**Assignment**
Using the listing that follows, return every line with the word "netlist".

********

[config.mk]
export PLATFORM = sky130hd
export DESIGN_NAME = rmsp_div
export DESIGN_NICKNAME = d
export VERILOG_FILES = /design/src/hdl/rmsp_pkg.sv /design/src/hdl/rmsp_div.sv
export SDC_FILE = /design/constraint.sdc
export NUM_CORES = 1
export LEC_CHECK = 0
export ABC_CLOCK_PERIOD_IN_PS = 6000
export BUFFER_PORTS_ARGS = -buffer_cell sky130_fd_sc_hd__buf_4
export CORE_ASPECT_RATIO = 0.7
export CORE_MARGIN = 2
export CORE_UTILIZATION = 31
export DETAILED_ROUTE_END_ITERATION = 7
export PLACE_DENSITY = 0.5
export SLEW_MARGIN = 20
export SYNTH_ARGS = -nofsm -noshare
export SYNTH_HDL_FRONTEND = slang
export SYNTH_SLANG_ARGS = --single-unit
[constraint.sdc]
create_clock -name clk -period 6 [get_ports clk]
set_clock_uncertainty 0.15 [all_clocks]
set_input_delay 0.9 -clock clk [delete_from_list [all_inputs] [get_ports clk]]
set_output_delay 0.9 -clock clk [all_outputs]
set_load 0.02 [all_outputs]
[src/hdl/rmsp_pkg.sv]
// ---------------------------------------------------------------------------
// rmsp_pkg
// shared types and constants of the rmsprop weight update engine
// ---------------------------------------------------------------------------
package rmsp_pkg;

  localparam int HIDDEN_UNITS = 64;
  localparam int INPUT_LEN    = 128;
  localparam int ENTRY_COUNT  = HIDDEN_UNITS * INPUT_LEN + HIDDEN_UNITS;

  localparam int IDX_W   = 14;
  localparam int VAL_W   = 32;
  localparam int LR_W    = 24;
  localparam int DECAY_W = 16;
  localparam int CFG_W   = 24;

  // 1e-5 in q.24
  localparam logic [28:0] EPS_Q24 = 29'd168;

  localparam int ROOT_W = 28;  // sqrt of a 56 bit operand
  localparam int NUM_W  = 57;  // dividend lr*|g| + den/2
  localparam int DEN_W  = 29;

  typedef enum logic [1:0] {
    CMD_LOAD   = 2'd0,
    CMD_ACCUM  = 2'd1,
    CMD_UPDATE = 2'd2,
    CMD_READ   = 2'd3
  } cmd_t;

  typedef enum logic {
    REG_LEARN_RATE = 1'b0,
    REG_DECAY      = 1'b1
  } reg_idx_t;

  typedef enum logic [3:0] {
    ST_CLEAR,
    ST_IDLE,
    ST_READ,
    ST_SQ,
    ST_MIX,
    ST_CSAT,
    ST_SQRT_GO,
    ST_SQRT_WAIT,
    ST_DIV_WAIT,
    ST_OUT
  } state_t;

endpackage

[src/hdl/rmsp_div.sv]
// ---------------------------------------------------------------------------
// rmsp_div
// restoring unsigned divider, one quotient bit per cycle
// ---------------------------------------------------------------------------
module rmsp_div (
  input  logic                       clk,
  input  logic                       rst_n,
  input  logic                       start,
  input  logic [rmsp_pkg::NUM_W-1:0] numer,
  input  logic [rmsp_pkg::DEN_W-1:0] denom,
  output logic                       done,
  output logic [rmsp_pkg::NUM_W-1:0] quot
);
  import rmsp_pkg::*;

  logic [NUM_W-1:0] n_r;
  logic [DEN_W-1:0] d_r;
  logic [DEN_W-1:0] rem_r;
  logic [5:0]       cnt_r;
  logic             busy_r;
  logic             done_r;
  logic [DEN_W:0]   trial;
  logic             fits;

  assign trial = {rem_r, n_r[NUM_W-1]};
  assign fits  = trial >= {1'b0, d_r};

  always_ff @(posedge clk) begin
    if (!rst_n) begin
      busy_r <= 1'b0;
      done_r <= 1'b0;
      cnt_r  <= '0;
    end else begin
      done_r <= 1'b0;
      if (start) begin
        busy_r <= 1'b1;
        cnt_r  <= 6'(NUM_W - 1);
      end else if (busy_r) begin
        if (cnt_r == '0) begin
          busy_r <= 1'b0;
          done_r <= 1'b1;
        end else begin
          cnt_r <= cnt_r - 6'd1;
        end
      end
    end
  end

  always_ff @(posedge clk) begin
    if (start) begin
      n_r   <= numer;
      d_r   <= denom;
      rem_r <= '0;
    end else if (busy_r) begin
      rem_r <= fits ? DEN_W'(trial - {1'b0, d_r}) : trial[DEN_W-1:0];
      n_r   <= {n_r[NUM_W-2:0], fits};
    end
  end

  assign done = done_r;
  assign quot = n_r;

endmodule

==> results of run 1 <==
==> flip-flops by register name, summed over array words and instances, names as in the netlist <==
register,flops
done,1
cnt_r,6
quot,57
busy_r,1
d_r,29
rem_r,29
==> worst max-delay path, stage by stage (launching register included) <==
cell and delay (ns):
edfxtp_1 0.36, inv_1 0.06, ha_1 0.22, fa_1 0.41, nor2b_1 0.17, o21bai_1 0.13
a211o_1 0.31, a41o_1 0.29, o21ai_1 0.21, a221o_1 0.28, a21oi_4 0.07, buf_4 0.30
or2_2 0.35, a311oi_1 0.24
==> metal layers <==
| layer | share of wire | GRT usage | vias up |
|---|---|---|---|
| li1 | - | - | 2344 |
| met1 | 0.50 | 0.210 | 2260 |
| met2 | 0.44 | 0.217 | 101 |
| met3 | 0.041 | 0.0380 | 24 |
| met4 | 0.020 | 0.0525 | 0 |
| met5 | 0 | 0 | - |
==> logic make-up (layout without fill, tap and decap cells) <==
group / Yosys count / after routing / share of synthesized area
DFF: 123 / 123 / 0.513
buffers and inverters: 64 / 219 / 0.0417
xor gates and xnor gates: 29 / 29 / 0.0392
muxes: 80 / 80 / 0.134
and+or+nand+nor: 116 / 116 / 0.0844
AOI/OAI and AO/OA: 115 / 115 / 0.126
adders and majority gates: 31 / 31 / 0.0610
==> path summary, 6_finish.rpt <==
| check | endpoint | slack, ns |
|---|---|---|
| setup reg to reg | rem_r[0] | 2.38 |
| hold / removal | rem_r[23] | 0.34 |
| setup / recovery | rem_r[0] | 2.38 |
| hold reg to reg | rem_r[23] | 0.34 |
==> cell usage in the layout, fill, tap and decap left out, types with 3 or more instances in the layout <==
master	count
a32oi_1	3
and2_1	4
o21ai_0	14
dfxtp_1	37
o31ai_1	3
nor2b_1	4
inv_1	36
nor2_1	37
xor2_1	12
nand4_1	4
buf_4	150
mux2_2	56
edfxtp_1	86
clkbuf_16	17
nand3_1	12
mux2i_1	24
nor3_1	6
ha_1	30
o21a_1	6
a21oi_1	19
a211oi_1	19
nand2_1	30
bufinv_16	6
a21o_1	21
o311ai_0	3
nand2b_1	8
and3_1	3
o21bai_1	6
xnor2_1	17
==> area by class of cell <==
| class | instances | area, µm² |
|---|---|---|
| timing repair buffer | 150 | 1130 |
| clock inverter | 11 | 214 |
| sequential | 123 | 3320 |
| tap | 276 | 345 |
| inverter | 37 | 139 |
| multi-input combinational | 371 | 2890 |
| clock buffer | 21 | 460 |
| fill | 2007 | 12100 |
==> power breakdown <==
part           internal (mW)  switching [mW]
logic                  0.229           0.267
registers              0.998          0.0396
clock network          0.801           0.392
total                   2.03           0.698
==> through the flow <==
step | utilization | instances
floorplan | - | 558
global placement | 0.380 | 957
detailed placement | 0.380 | 957
CTS | 0.413 | 989
global route | 0.413 | 989
finish | 0.413 | 989
==> flow_summary_export.csv, run 1 <==
group,metric,value,unit
global_route,antenna_found_initial,0,
power,p_total,2.73,mW
clocking,clockRootBuffer,"clkbuf_16",
detailed_routing,drcViolationCount,0,
global_route,track_usage,0.148,
timing,worst_pin_slew,1.07,ns
die,initial_utilization,0.315,
clocking,cts.sink_count,123,
clocking,clk_latency,0.43,ns
finish,n_antenna_cell,0,
synthesis,ys_async_sr_fraction,0,
placed_design,place_congestion,0.869,
worst_hold_path,hold_depth,2,
clocking,cts_tree,"yes",
finish,final_cell_area,0.00850,mm²
worst_hold_path,min_path_type,"reg -> reg",
die,std_cell_rows,44,
die,core_region_area,0.0206,mm²
outcome,status,"finished clean",
synthesis,avgSynthCellArea,11.6,µm²
timing,fin_crit_sh,0.603,
detailed_routing,post_drt_wl_per_cell,16.1,µm
setup_path,worstReg2RegStart,"quot[56]",
synthesis,synth_cells,558,
worst_hold_path,hp-start,"rem_r[23]",
finish,drive_gt1_frac,0.337,
placed_design,hpwl,11000,µm
placed_design,io_buffer_count,146,
synthesis,ys.flop_type,"edfxtp_1",
timing,whs,0.336,ns
timing,slew_violations,0,
timing,setup_slack,2.38,ns
clocking,cts_inserted_buffers,17,
placed_design,placed_cell_area,0.00783,mm²
synthesis,syn_nets,678,
timing,clock.fmax,0.276,GHz
synthesis,yosys.area.top_type,"edfxtp_1",
synthesis,synth_commonest_cells,"edfxtp_1 (86), mux2_2 (56), dfxtp_1 (37), inv_1 (37), nor2_1 (37)",
power,vdd_drop_max,192,µV
setup_path,crit_type,"reg -> reg",
setup_path,required,6.18,ns
synthesis,synth.area.top_cells,"edfxtp_1 (40%), dfxtp_1 (11%), mux2_2 (9.7%)",
setup_path,path_max_fanout,38,
synthesis,yosysMostFrequentCell,"edfxtp_1",
setup_path,critPathLaunch,"quot[56]",
clocking,cts_hold_buf,0,
timing,finalSetupViolCount,0,
timing,tns,0,ns
detailed_routing,drt_pass1_iterations,5,
global_route,grt_pass1_wl,25400,µm
synthesis,netlist.area_leader.share,0.399,
synthesis,yosysWarnings,0,
die,die_x,177,µm
timing,final_hold_viol_count,0,
power,p_leak,3.78,nW
detailed_routing,ant_nets,0,
placed_design,place_worst_setup_slack,2.36,ns
power,power.density,321,mW/mm²
clocking,clk_pin_slew,0.06,ns
timing,period_needed,3.62,ns
timing,rsz0062_at_grt,"false",
clocking,cts_setup_buffers,0,
detailed_routing,avgViaCountPerCell,4.78,
detailed_routing,wirelength,15900,µm
synthesis,synth_cell_types,56,
finish,nets,820,
synthesis,syn-cell-area,0.00648,mm²
clocking,clock_path_buffers,2,
setup_path,endpoint_kind,"flip-flop",
detailed_routing,drt_iter0_markers,310,
timing,slew_headroom,0.284,
clocking,cts_resized,0,
global_route,grt_max_degree,64,
setup_path,rr_worst_depth,13,
clocking,htreeDepth,4,
global_route,grt_pass1_vias,4824,
die,dieArea,0.0221,mm²
synthesis,synth-edff-count,86,
die,fp.dieH,125,µm
global_route,globalRouteOverflowTotal,0,
synthesis,ys_ff_latch,123,
flow_run,maxCapViolCount,0,
finish,area_growth,31.2,%
detailed_routing,num_vias,4729,
setup_path,critPathArrivalTime,3.80,ns
synthesis,yosysSeqAreaShare,0.513,
die,io_pins,147,
setup_path,start_kind,"flip-flop",
Power figures use the tool's default switching activity.
==> run 2: changes to the inputs <==
--- a/config.mk
+++ b/config.mk
@@ -5,13 +5,14 @@
 export SDC_FILE = /design/constraint.sdc
 export NUM_CORES = 1
 export LEC_CHECK = 0
-export ABC_CLOCK_PERIOD_IN_PS = 6000
+export ABC_AREA = 1
+export ABC_CLOCK_PERIOD_IN_PS = 3600
 export BUFFER_PORTS_ARGS = -buffer_cell sky130_fd_sc_hd__buf_4
 export CORE_ASPECT_RATIO = 0.7
 export CORE_MARGIN = 2
 export CORE_UTILIZATION = 31
 export DETAILED_ROUTE_END_ITERATION = 7
-export PLACE_DENSITY = 0.5
+export PLACE_DENSITY = 0.49
 export SLEW_MARGIN = 20
 export SYNTH_ARGS = -nofsm -noshare
 export SYNTH_HDL_FRONTEND = slang
==> constraint.sdc (replaced) <==
create_clock -name clk -period 3.6 [get_ports clk]
set_clock_uncertainty 0.15 [all_clocks]
set_input_delay 0.54 -clock clk [delete_from_list [all_inputs] [get_ports clk]]
set_output_delay 0.54 -clock clk [all_outputs]
set_load 0.02 [all_outputs]
==> run 2 against run 1 <==
  * Core utilization down 1.1 points
  * Total power up 54%
  * Wire length up 31%
  * Critical path depth unchanged
  * Area after synthesis up 13%
  * Global-route usage up 2.2 points
  * Worst setup slack worse by 1.7 ns
  * First-iteration DRC count up 37%
  * Via count up 37%
  * Clock power up 61%
  * Non-clock buffer count up 2
==> flow_summary_export.csv, run 2 <==
group,metric,value,unit
timing,period_needed,2.93,ns
clocking,cts_inserted_buffers,17,
clocking,cts_setup_buffers,0,
synthesis,ys_async_sr_fraction,0,
die,core_region_area,0.0234,mm²
global_route,grt_max_degree,50,
global_route,grt.busiest_layer,"met1",
placed_design,io_buffer_count,146,
die,initial_utilization,0.313,
global_route,antenna_found_initial,0,
finish,nets,1258,
clocking,htreeDepth,4,
global_route,grt_use_met2,0.220,
synthesis,yosys.area.top_type,"edfxtp_1",
synthesis,yosysMostFrequentCell,"nand2_1",
power,p_leak,4.71,nW
synthesis,avgSynthCellArea,7.39,µm²
synthesis,synth-edff-count,86,
flow_run,maxCapViolCount,0,
worst_hold_path,min_path_type,"in -> reg",
synthesis,ys.flop_type,"edfxtp_1",
synthesis,synth_cell_types,39,
setup_path,path_max_fanout,46,
synthesis,netlist.area_leader.share,0.353,
detailed_routing,wirelength,20800,µm
clocking,cts_resized,0,
global_route,use_met1,0.274,
synthesis,yosysWarnings,0,
finish,n_antenna_cell,0,
timing,rsz0062_at_grt,"false",
setup_path,required,3.77,ns
clocking,cts.sink_count,123,
global_route,globalRouteOverflowTotal,0,
die,fp.dieH,133,µm
finish,area_growth,28.3,%
timing,fin_crit_sh,0.813,
detailed_routing,drt_iter0_markers,426,
detailed_routing,ant_nets,0,
global_route,track_usage,0.169,
finish,layout_commonest_cell,"nand2_1",
setup_path,endpoint_kind,"flip-flop",
power,vdd_drop_max,328,µV
timing,worst_pin_slew,0.848,ns
die,dieArea,0.0249,mm²
finish,drive_gt1_frac,0.195,
placed_design,place_congestion,0.869,
outcome,status,"finished clean",
synthesis,synth.area.top_cells,"edfxtp_1 (35%), nand2_1 (22%), dfxtp_1 (10%)",
die,io_pins,147,
synthesis,syn-cell-area,0.00732,mm²
timing,slew_headroom,0.434,
finish,utilization,0.401,
timing,finalSetupViolCount,0,
clocking,clk_pin_slew,0.06,ns
finish,finalNonFillerCells,1469,
setup_path,worstPathCellList,"inv_1, ha_1, fa_1, inv_1, nand3_1, nand3_1, nand2_1, nand2_1, nand2_2, nand3_4, nand3_1, nand2_1, nand2_1",
detailed_routing,drcViolationCount,0,
detailed_routing,num_vias,6470,
finish,largest_register_ffs,57,
clocking,clk_latency,0.43,ns
detailed_routing,avgViaCountPerCell,4.40,
synthesis,synth_cells,991,
setup_path,start_kind,"flip-flop",
clocking,cts_hold_buf,0,
placed_design,dp_cells,1437,
synthesis,yosysSeqAreaShare,0.454,
placed_design,hpwl,15400,µm
clocking,cts_tree,"yes",
global_route,grt_pass1_wl,32700,µm
synthesis,syn_nets,1111,
power,power.density,448,mW/mm²
finish,final_cell_mix,"nand2_1 (420), buf_4 (151), inv_1 (141), edfxtp_1 (86), nand3_1 (69)",
setup_path,cpMostUsedCell,"nand2_1",
die,std_cell_rows,47,
global_route,grt_use_met3,0.0347,
global_route,grt_pass1_vias,5925,
timing,whs,0.135,ns
setup_path,critPathSlowestCell,"nand3_4",
setup_path,critPathArrivalTime,3.10,ns
clocking,clockRootBuffer,"clkbuf_16",
die,die_x,188,µm
timing,slew_violations,0,
detailed_routing,drt_pass1_iterations,5,
setup_path,crit_type,"reg -> reg",
timing,final_hold_viol_count,0,
timing,tns,0,ns
synthesis,ys_ff_latch,123,
setup_path,slowest_delay,0.46,ns
clocking,clock_path_buffers,2,
timing,clock.fmax,0.342,GHz
synthesis,synth_commonest_cells,"nand2_1 (420), inv_1 (142), edfxtp_1 (86)",
detailed_routing,post_drt_wl_per_cell,14.1,µm
run 2: final timing paths:
check	to	startpoint	cells past startpoint	slack (ns)
worst max register to register	rem_r[22]	quot[56]	13	0.67
worst max-delay path	rem_r[22]	quot[56]	13	0.67
worst min register to register	rem_r[15]	rem_r[15]	2	0.33
worst min-delay path	d_r[16]	denom[16]	1	0.14
run 2: cells by family after synthesis:
logic type	count (synthesis)	share of synthesized area
flops	123	0.454
xor+xnor	13	0.0155
compound gates	51	0.0371
simple gates	605	0.348
fa+ha+maj	31	0.0540
buf+inv	168	0.0921
run 2: per-stage QoR:
step	cell area, µm²	total power [mW]	setup WS, ns
floorplan	7320	2.05	0.340
global placement	8740	2.32	0.674
detailed placement	8740	2.32	0.671
CTS	9390	4.27	0.653
global route	9390	4.38	0.463
finish	9390	4.21	0.674
run 2: layout make-up:
cell class                      count  area [µm²]
Fill cell                        2552       14000
Multi-Input combinational cell    700        3330
Sequential cell                   123        3320
Timing Repair Buffer              152        1150
Inverter                          144         541
Clock buffer                       23         499
Tap cell                          318         398
Clock inverter                      9         154
run 2: critical path: cells and delay by family, from the launching register on:
kind	cells	cell delay, ns
simple gates	9	1.50
buf+inv	2	0.16
fa+ha+maj	2	0.66
flops	1	0.36
run 2: metal layers:
metal  vias to the layer above  wire length [µm]
met4                         0               229
met1                      2903             11700
met2                       134              7820
met5                         -                 0
met3                        17               962
li1                       3416                 -
run 2: report_power, final:
group          switching (mW)  total, mW  internal [mW]
sequential             0.0530       1.69           1.64
clock                   0.658       1.92           1.26
combinational           0.358      0.597          0.240
==> run 3: changes to the inputs <==
--- a/config.mk
+++ b/config.mk
@@ -5,14 +5,14 @@
 export SDC_FILE = /design/constraint.sdc
 export NUM_CORES = 1
 export LEC_CHECK = 0
-export ABC_AREA = 1
-export ABC_CLOCK_PERIOD_IN_PS = 3600
+export ABC_AREA = 0
+export ABC_CLOCK_PERIOD_IN_PS = 2670
 export BUFFER_PORTS_ARGS = -buffer_cell sky130_fd_sc_hd__buf_4
 export CORE_ASPECT_RATIO = 0.7
 export CORE_MARGIN = 2
 export CORE_UTILIZATION = 31
 export DETAILED_ROUTE_END_ITERATION = 7
-export PLACE_DENSITY = 0.49
+export PLACE_DENSITY = 0.52
 export SLEW_MARGIN = 20
 export SYNTH_ARGS = -nofsm -noshare
 export SYNTH_HDL_FRONTEND = slang
==> constraint.sdc (replaced) <==
create_clock -name clk -period 2.67 [get_ports clk]
set_clock_uncertainty 0.15 [all_clocks]
set_input_delay 0.4005 -clock clk [delete_from_list [all_inputs] [get_ports clk]]
set_output_delay 0.4005 -clock clk [all_outputs]
set_load 0.02 [all_outputs]
==> run 3 against run 2 <==
  * The run now ends with negative setup slack left
  * Non-clock buffer count is 121 higher
  * Core utilization is 7.1 points higher
  * First-iteration DRC count is 24% lower
  * Clock-buffer cell count is 6 lower
  * Total power is 50% higher
  * Global-route usage is 0.59 points lower
  * Sequential power is 38% higher
  * Hold slack worse by 0.12 ns
==> flow_summary_export.csv, run 3 (same netlist as run 1, synthesis figures left out) <==
group,metric,value,unit
timing,setup_slack,-0.493,ns
timing,slew_headroom,0.487,
timing,final_hold_viol_count,0,
placed_design,place_congestion,0.838,
setup_path,worstReg2RegStart,"quot[56]",
die,die_x,177,µm
global_route,track_usage,0.164,
die,dieArea,0.0221,mm²
global_route,grt_pass1_vias,5270,
detailed_routing,ant_nets,0,
finish,largest_register_ffs,57,
detailed_routing,drcViolationCount,0,
worst_hold_path,min_path_type,"in -> reg",
detailed_routing,drt_iter0_markers,323,
setup_path,start_kind,"flip-flop",
die,initial_utilization,0.315,
clocking,cts_inserted_buffers,17,
finish,layout_commonest_cell,"buf_4",
clocking,clock_path_buffers,2,
detailed_routing,post_drt_wl_per_cell,16.3,µm
setup_path,critPathLaunch,"quot[56]",
timing,worst_pin_slew,0.770,ns
timing,slew_violations,0,
setup_path,crit_type,"reg -> reg",
finish,nets,943,
setup_path,critPathArrivalTime,3.34,ns
die,io_pins,147,
die,fp.dieH,125,µm
timing,clock.fmax,0.316,GHz
timing,rsz0062_at_grt,"true",
finish,utilization,0.472,
worst_hold_path,hp-start,"denom[9]",
detailed_routing,num_vias,5266,
clocking,clk_pin_slew,0.06,ns
finish,drive_gt1_frac,0.435,
outcome,violations,"negative setup slack",
detailed_routing,drt_pass1_iterations,5,
clocking,cts_tree,"yes",
power,p_leak,4.41,nW
detailed_routing,wirelength,18100,µm
power,power.density,651,mW/mm²
clocking,clockRootBuffer,"clkbuf_16",
setup_path,path_max_fanout,6,
die,core_region_area,0.0206,mm²
finish,fillers,1917,
detailed_routing,avgViaCountPerCell,4.74,
timing,whs,0.0160,ns
global_route,antenna_found_initial,0,
die,std_cell_rows,44,
global_route,globalRouteOverflowTotal,0,
timing,finalSetupViolCount,30,
clocking,htreeDepth,4,
clocking,cts.sink_count,123,
global_route,grt_pass1_wl,28500,µm
finish,area_growth,50.1,%
finish,final_cell_mix,"buf_4 (237), edfxtp_1 (86), mux2_2 (56), dfxtp_1 (37), nor2_1 (36)",
setup_path,required,2.85,ns
outcome,status,"finished, violations left",
placed_design,io_buffer_count,146,
timing,fin_crit_sh,1.18,
placed_design,hpwl,12700,µm
flow_run,maxCapViolCount,0,
power,vdd_drop_max,406,µV
clocking,clk_latency,0.42,ns
setup_path,endpoint_kind,"flip-flop",
setup_path,r2r_slack,-0.49,ns
finish,n_antenna_cell,0,
global_route,grt_max_degree,61,
timing,period_needed,3.16,ns
-- run 3: cell types whose count changed in the layout (fill, tap and decap cells not counted), moves of 27 or more --
cell / change
mux2_2: +56
nand2_1: -390
nor2_2: -27
inv_1: -108
buf_4: +86
nand3_1: -60
-- run 3: metrics by stage --
| stage | worst slack (ns) | setup TNS [ns] | area (µm²) | power, mW | instances |
|---|---|---|---|---|---|
| after detailed placement | -0.529 | -13.11 | 8580 | 3.69 | 1042 |
| after CTS | -0.466 | -11.78 | 9550 | 6.34 | 1104 |
| after global routing | -0.646 | -17.54 | 9730 | 6.60 | 1111 |
| final | -0.493 | -12.25 | 9730 | 6.33 | 1111 |
| after floorplan | -0.404 | -9.47 | 6550 | 3.10 | 558 |
| after global placement | -0.414 | -11.43 | 8580 | 3.68 | 1042 |
-- run 3: metal layers --
metal	routed length, µm	share of wire	track usage
met5	0	0	0
met4	155	0.0086	0.0404
met3	664	0.037	0.0325
met2	8150	0.45	0.247
met1	9120	0.50	0.239
-- run 3: final timing paths --
path / to / depth (start not counted)
hold / removal: d_r[9] / 1
setup reg to reg: rem_r[0] / 14
hold reg to reg: rem_r[23] / 2
setup / recovery: rem_r[0] / 14
-- run 3: final cells by class --
type | instances | area (µm²) | share of cell area
multi-input combinational | 371 | 3050 | 0.314
sequential | 123 | 3320 | 0.342
tap | 276 | 345 | 0.0355
inverter | 37 | 139 | 0.0143
timing repair buffer | 273 | 2220 | 0.229
clock buffer | 17 | 425 | 0.0437
clock inverter | 14 | 218 | 0.0224
-- run 3: critical path, cell delays in order, from the launching register on --
cell	delay (ns)
edfxtp_1	0.35
inv_2	0.04
ha_2	0.18
fa_2	0.37
nor2b_4	0.15
o21bai_4	0.07
a211o_1	0.28
a41o_1	0.25
o21ai_2	0.14
a221o_1	0.24
a21oi_4	0.08
buf_12	0.15
clkbuf_16	0.15
or2_4	0.22
a311oi_1	0.23
-- run 3: what timing repair did --
| item | CTS | global route |
|---|---|---|
| buffers inserted | 7 | 4 |
| setup endpoints to repair | 30 | 30 |
| gates cloned | 0 | 3 |
| pin swaps | 5 | 6 |
| hold endpoints to repair | 25 | 0 |
| hold buffers | 25 | 0 |
| resized for setup | 14 | 13 |
-- run 3: power by group --
part	switching, mW	internal (mW)
Clock	0.921	1.65
Sequential	0.0922	2.24
Combinational	0.695	0.724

********

**Expected answer**
==> flip-flops by register name, summed over array words and instances, names as in the netlist <==
synthesis,netlist.area_leader.share,0.399,
synthesis,netlist.area_leader.share,0.353,
==> flow_summary_export.csv, run 3 (same netlist as run 1, synthesis figures left out) <==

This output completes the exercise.